Silkwood died 50 years ago, but her legacy as a whistleblower lives on.
By Robert Alvarez, Bulletin of the Atomic Scientists
On the evening of November 13, 1974—that is, 50 years ago—Karen Silkwood was driving to a meeting with a New York Times reporter and an official of the Oil, Chemical and Atomic Workers (OCAW) union. Her car flew off the road and hit a culvert on a lonely highway in western Oklahoma, killing her instantly. Karen was a union activist working as a technician at a plutonium fuel fabrication plant in Cimarron, Oklahoma owned by the Kerr-McGee Corp.

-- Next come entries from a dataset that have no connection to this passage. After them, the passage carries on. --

Background: an optimization exercise with open tools, aiming at small area, a short achievable clock period and few clock cycles. Do not read the settings as production practice.
In this exercise RTL edits were held to simulation tests only and were not proved equivalent to the original.

==> run A: inputs <==
// mcl_crcfc
module mcl_crcfc #(
    parameter integer BUF_SIZE  = 64,      
    parameter integer XBUF_SIZE = 56,      
    parameter integer MAXSIZE   = 64,      
    parameter [7:0]   DELIM     = 8'h7C    
) (
    input  wire        clk,
    input  wire        rst,         
    input  wire        bus_req,
    input  wire        bus_we,
    input  wire [13:0] bus_addr,
    input  wire [31:0] bus_wdata,
    output wire        bus_ack,
    output reg  [31:0] bus_rdata
);
    localparam [2:0] C_OK = 3'd0, C_OVERSIZE = 3'd1, C_NOTFOUND = 3'd2, C_FORMAT = 3'd3,
                     C_RANGE = 3'd4, C_AUTH = 3'd5, C_ILLEGAL = 3'd6;
    localparam [7:0] OP_NOP = 8'h00, OP_SRESET = 8'h01,
                     OP_CRC_SEED = 8'h10, OP_CRC_INIT_N = 8'h11, OP_CRC_INIT_I = 8'h12,
                     OP_CRC_BYTE_N = 8'h13, OP_CRC_BYTE_I = 8'h14,
                     OP_CRC_RANGE_N = 8'h15, OP_CRC_RANGE_I = 8'h16,
                     OP_MSG_CSUM = 8'h18, OP_MSG_SETCSUM = 8'h19, OP_MSG_VERIFY = 8'h1A,
                     OP_CLEAR = 8'h20, OP_APP_U8 = 8'h21, OP_APP_U16 = 8'h22, OP_APP_I16 = 8'h23,
                     OP_APP_U32 = 8'h24, OP_APP_I32 = 8'h25, OP_APP_BOOL = 8'h26,
                     OP_APP_FLOAT = 8'h27, OP_APP_STR = 8'h28,
                     OP_LOCATE = 8'h30, OP_FIELD_COUNT = 8'h31, OP_RD_U8 = 8'h32,
                     OP_RD_U16 = 8'h33, OP_RD_I16 = 8'h34, OP_RD_U32 = 8'h35, OP_RD_I32 = 8'h36,
                     OP_RD_BYTES = 8'h37, OP_CUR_FIRST = 8'h38, OP_CUR_LAST = 8'h39,
                     OP_CUR_NEXT = 8'h3A, OP_CUR_PREV = 8'h3B;
    localparam [3:0] S_IDLE = 4'd0, S_CRC = 4'd1, S_MSGH = 4'd2, S_VER = 4'd3, S_APP = 4'd4,
  ...
clock: 12.0 ns
lec_check: 0
abc_clock_period_in_ps: 7000
cap_margin: 20
core_margin: 2
core_utilization: 40
place_density: 0.6
setup_slack_margin: 4.0
slew_margin: 20
tns_end_percent: 5
run.sh (not shown) runs the stock make flow with config.mk's settings and CLKGATE_MAP_FILE= SYNTH_SCRIPT=/design/flow/synth_recipe.tcl, a recipe that flattens the netlist after the stock synthesis.
==> run M (differences from run A) <==
--- a/flow/design.v
+++ b/flow/design.v
@@ -148,67 +148,62 @@
                     q <= xdat;
             end
             assign xflat[8*gi +: 8] = q;
         end
     endgenerate
     wire [7:0] dsize   = bflat[8*5 +: 8];
     wire       pay_bad = (dsize > 8'd58);
     wire       dnz     = (dsize != 8'd0);
-    wire [5:0]  eng_a = scan_r ? cur[5:0] + 6'd6 : cur[5:0];
-    wire [15:0] hdec = 16'd1 << bus_addr[5:2];
-    wire [3:0]  bdec = 4'd1 << bus_addr[1:0];
-    wire [15:0] edec = 16'd1 << eng_a[5:2];
-    wire [3:0]  ebdc = 4'd1 << eng_a[1:0];
-    wire [15:0] kdec = 16'd1 << kk[5:2];
-    wire [3:0]  kbdc = 4'd1 << kk[1:0];
-    wire [15:0] kwdc = 16'd1 << kk[3:0];
     reg  [15:0] bws;
     reg  [3:0]  bbs, xbs;
     reg  [13:0] xws;
     reg  [31:0] bword, xword;
     reg  [7:0]  bbyte, xbyte;
     integer pi;
     always @(*) begin
-        bws = idle ? hdec : edec;
-        bbs = idle ? bdec : ebdc;
-        xws = (state == S_APP) ? kwdc[13:0] : hdec[13:0];
-        xbs = bdec;
+        for (pi = 0; pi < 16; pi = pi + 1) bws[pi] = idle ? (bus_addr[5:2] == pi) : (cur[5:2] == pi);
+        for (pi = 0; pi < 4; pi = pi + 1)  bbs[pi] = idle ? (bus_addr[1:0] == pi) : (cur[1:0] == pi);
+        for (pi = 0; pi < 14; pi = pi + 1) xws[pi] = (state == S_APP) ? (kk[3:0] == pi) : (bus_addr[5:2] == pi);
+        for (pi = 0; pi < 4; pi = pi + 1)  xbs[pi] = (bus_addr[1:0] == pi);
         bword = 32'd0;
         for (pi = 0; pi < 16; pi = pi + 1) bword = bword | (bflat[32*pi +: 32] & {32{bws[pi]}});
         bbyte = 8'd0;
         for (pi = 0; pi < 4; pi = pi + 1)  bbyte = bbyte | (bword[8*pi +: 8] & {8{bbs[pi]}});
         xword = 32'd0;
         for (pi = 0; pi < 14; pi = pi + 1) xword = xword | (xflat[32*pi +: 32] & {32{xws[pi]}});
         xbyte = 8'd0;
         for (pi = 0; pi < 4; pi = pi + 1)  xbyte = xbyte | (xword[8*pi +: 8] & {8{xbs[pi]}});
     end
     wire rgn_reg = (bus_addr[13:12] == 2'd0);
     wire rgn_buf = (bus_addr[13:12] == 2'd1);
     wire rgn_xb  = (bus_addr[13:12] == 2'd2);
     wire reg_ok  = rgn_reg && (bus_addr[11:6] == 6'd0) && (bus_addr[1:0] == 2'd0);
     wire hw      = idle && bus_req && bus_we;
-    wire w_cmd   = hw && reg_ok && hdec[0];
-    wire w_opa   = hw && reg_ok && hdec[1];
-    wire w_opb   = hw && reg_ok && hdec[2];
+    wire w_cmd   = hw && reg_ok && (bus_addr[5:2] == 4'd0);
+    wire w_opa   = hw && reg_ok && (bus_addr[5:2] == 4'd1);
+    wire w_opb   = hw && reg_ok && (bus_addr[5:2] == 4'd2);
     wire w_buf   = hw && rgn_buf;
     wire w_xb    = hw && rgn_xb;
     reg [31:0] reg_rdata;
     always @(*) begin
-        reg_rdata = ({32{hdec[0]}}  & cmd_r) |
-                    ({32{hdec[1]}}  & opa) |
-                    ({32{hdec[2]}}  & opb) |
-                    ({32{hdec[3]}}  & res) |
-                    ({32{hdec[4]}}  & {29'd0, code}) |
-                    ({32{hdec[5]}}  & {16'd0, crc}) |
-                    ({32{hdec[6]}}  & {18'd0, llen, 2'd0, lstart}) |
-                    ({32{hdec[7]}}  & {cvalid, 9'd0, fcount, 10'd0, cidx}) |
-                    ({32{hdec[8]}}  & {24'd0, DELIM}) |
-                    ({32{hdec[9]}}  & {16'd64, 16'd64}) |
-                    ({32{hdec[10]}} & 32'd56);
+        case (bus_addr[5:2])
+            4'd0:    reg_rdata = cmd_r;
+            4'd1:    reg_rdata = opa;
+            4'd2:    reg_rdata = opb;
+            4'd3:    reg_rdata = res;
+            4'd4:    reg_rdata = {29'd0, code};
+            4'd5:    reg_rdata = {16'd0, crc};
+            4'd6:    reg_rdata = {18'd0, llen, 2'd0, lstart};
+            4'd7:    reg_rdata = {cvalid, 9'd0, fcount, 10'd0, cidx};
+            4'd8:    reg_rdata = {24'd0, DELIM};
+            4'd9:    reg_rdata = {16'd64, 16'd64};
+            4'd10:   reg_rdata = 32'd56;
+            default: reg_rdata = 32'd0;
+        endcase
     end
     always @(*) begin
         case (bus_addr[13:12])
             2'd0:    bus_rdata = reg_rdata;
             2'd1:    bus_rdata = {24'd0, bbyte};
             2'd2:    bus_rdata = {24'd0, xbyte};
             default: bus_rdata = 32'd0;
         endcase
@@ -842,30 +837,19 @@
                 if (hi <= 7'd4) begin
                     dsz_we  = 1'b1;
                     state_n = S_IDLE;
                 end
             end
             S_SCAN: begin
                 ack_c = 1'b0;
                 if (kk == 6'd0) begin
-                    ack_c   = fnd_end || (seg_len == 6'd1);
+                    ack_c   = fnd_end;
                     state_n = S_IDLE;
                     found;
-                    if (!fnd_end) begin
-                        cur_n = {1'b0, fs} + 7'd7;
-                        hi_n  = {1'b0, seg_len} - 7'd1;
-                        if (dop == OP_RD_BYTES) begin
-                            xen  = 1'b1;
-                            kk_n = 6'd1;
-                        end else begin
-                            res_n = {24'd0, bbyte};
-                        end
-                        if (seg_len == 6'd1) state_n = S_IDLE;
-                    end
                 end else begin
                     cur_n  = hi + 7'd1;
                     hi_n   = {1'b0, ndne};
                     slen_n = ndne - hi[5:0] - 6'd1;
                     kk_n  = kk - 6'd1;
                 end
             end
             S_RDV: begin
@@ -901,18 +885,17 @@
                                   {win[7:0],  win[31:8]};
     wire [7:0]  wspan = {4'd0, wm} << wpos[1:0];
     reg  [63:0] wsel;
     integer bi;
     always @(*) begin
         for (bi = 0; bi < 64; bi = bi + 1)
             bwe[bi] = ((wpos[5:2] == bi / 4) && wspan[bi % 4]) ||
                       ((wpos[5:2] == bi / 4 - 1) && (bi >= 4) && wspan[4 + bi % 4]);
-        for (bi = 0; bi < 56; bi = bi + 1)
-            xwe[bi] = xen && (idle ? (hdec[bi / 4] && bdec[bi % 4]) : (kdec[bi / 4] && kbdc[bi % 4]));
+        for (bi = 0; bi < 56; bi = bi + 1) xwe[bi] = xen && (xaddr == bi);
     end
     wire bwrite = (|wm) || dsz_we || bclr_any;
     always @(posedge clk) begin
         if (rst) begin
             state  <= S_IDLE;
             idle_r <= 1'b1;
             crc_r  <= 1'b0;
             scan_r <= 1'b0;
==> notes.md <==
Result of the run: run A timing/DRC/antenna clean; run M timing/DRC/antenna clean
Register-to-register setup slack: run A 3730 ps; run M 4010 ps
Number of distinct library cells after synthesis: run A 108; run M 119
Global-route wire length before repair: run A 547000 µm; run M 503000 µm
Share of the synthesized area in the top cell type: run A 41.0%; run M 42.6%
Post-Syn Area: run A 74500 µm²; run M 71700 µm²
Xor/xnor cell area share of the yosys netlist: run A 3.51%; run M 3.74%
Post-Syn Area per Cell: run A 9.80 µm²; run M 10.1 µm²
Total length of routed wires: run A 399000 µm; run M 365000 µm
Via count of the first global-routing pass: run A 67300; run M 63100
Sequential cell area fraction in the yosys report: run A 46.0%; run M 47.8%
FP Rows: run A 158; run M 155
Buffer count excluding the clock tree in the final layout: run A 632; run M 627
Routed met1 length: run A 157000 µm; run M 141000 µm
Final design utilization: run A 47.3%; run M 47.7%
Type of the setup path with the least slack: run A flip-flop to primary output; run M input pin to primary output
Layout Area Growth over Synthesis: run A 17.7%; run M 18.6%
Testbench counts of run A, summed over its fixed seeds: cycles 30,910.
Testbench counts of run M, summed over its fixed seeds: cycles 31,096.

afterwards: timing with drivers on the ports:
No port has a modelled driver above. Below, the same layouts with a new extraction and two added sets of constraints. Step 1 assumes that a clkbuf_16 drives the clock port and a buf_2 every other input. Step 2, shift: input delay + t, output delay - t, t = (earliest + latest rising clock arrival at the registers) / 2. This alone moves slack from input paths to output paths. a / b / c = no drivers / after step 1 / after step 2; a / b = the first two.
| run | shift t [ns] | setup slack, ns | hold slack, ns |
|---|---|---|---|
| run A | 0.905 | 3.599 / 3.512 / 2.863 | 0.501 / 0.501 / 0.501 |
| run M | 0.901 | 3.851 / 3.711 / 3.010 | 0.480 / 0.480 / 0.480 |
After both steps setup and hold are still met in every run listed. The setup slack of run M, which loses most, moves by -0.140 ns with the drivers and by -0.841 ns with both steps.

Several days before her death, Silkwood’s apartment was purposefully contaminated with highly toxic plutonium—which she had no access to—from the nuclear plant where she worked. Because of her activism, the company had put her and her roommates under constant surveillance. Documents about problems at the plant that two witnesses had seen before Silkwood’s fateful drive were missing. An independent investigation found evidence that her car was run off the road—contradicting official conclusions.
Karen became a whistleblower in large part because Kerr-McGee never bothered to tell workers that microscopic amounts of plutonium in the body can cause cancer. Karen became alarmed after dozens of workers, many fresh out of high school, had breathed in microscopic specks of plutonium and were required to undergo a risky procedure (chelation) to flush the radioactive contaminant from their bodies. It’s a procedure that can, even if successful in removing contaminants from the body, harm the kidneys.
Between 1970 and 1975, two metric tons of weapons-usable plutonium were shipped by truck from the Hanford nuclear production complex in Washington state to the Kerr-McGee plant in Oklahoma, where the plutonium was to be mixed with uranium and placed into 19,000 stainless steel fuel rods. At the time of Karen’s death, the Atomic Energy Commission found that about 40 pounds of plutonium had gone missing—enough to fuel several atomic bombs.
Since then, numerous books, articles, documentaries, and a critically acclaimed Hollywood motion picture have focused on the circumstances surrounding Silkwood’s death. My late wife and I were engaged in efforts for nearly a decade to achieve justice for her parents and children; those efforts were chronicled in some detail in Howard Kohn’s 1981 book, Who Killed Karen Silkwood? Was this an unfortunate accident, or was Karen Silkwood run off the road and killed to stop her from revealing dark secrets? After more than 40 years, the definitive answers to these questions remain unavailable.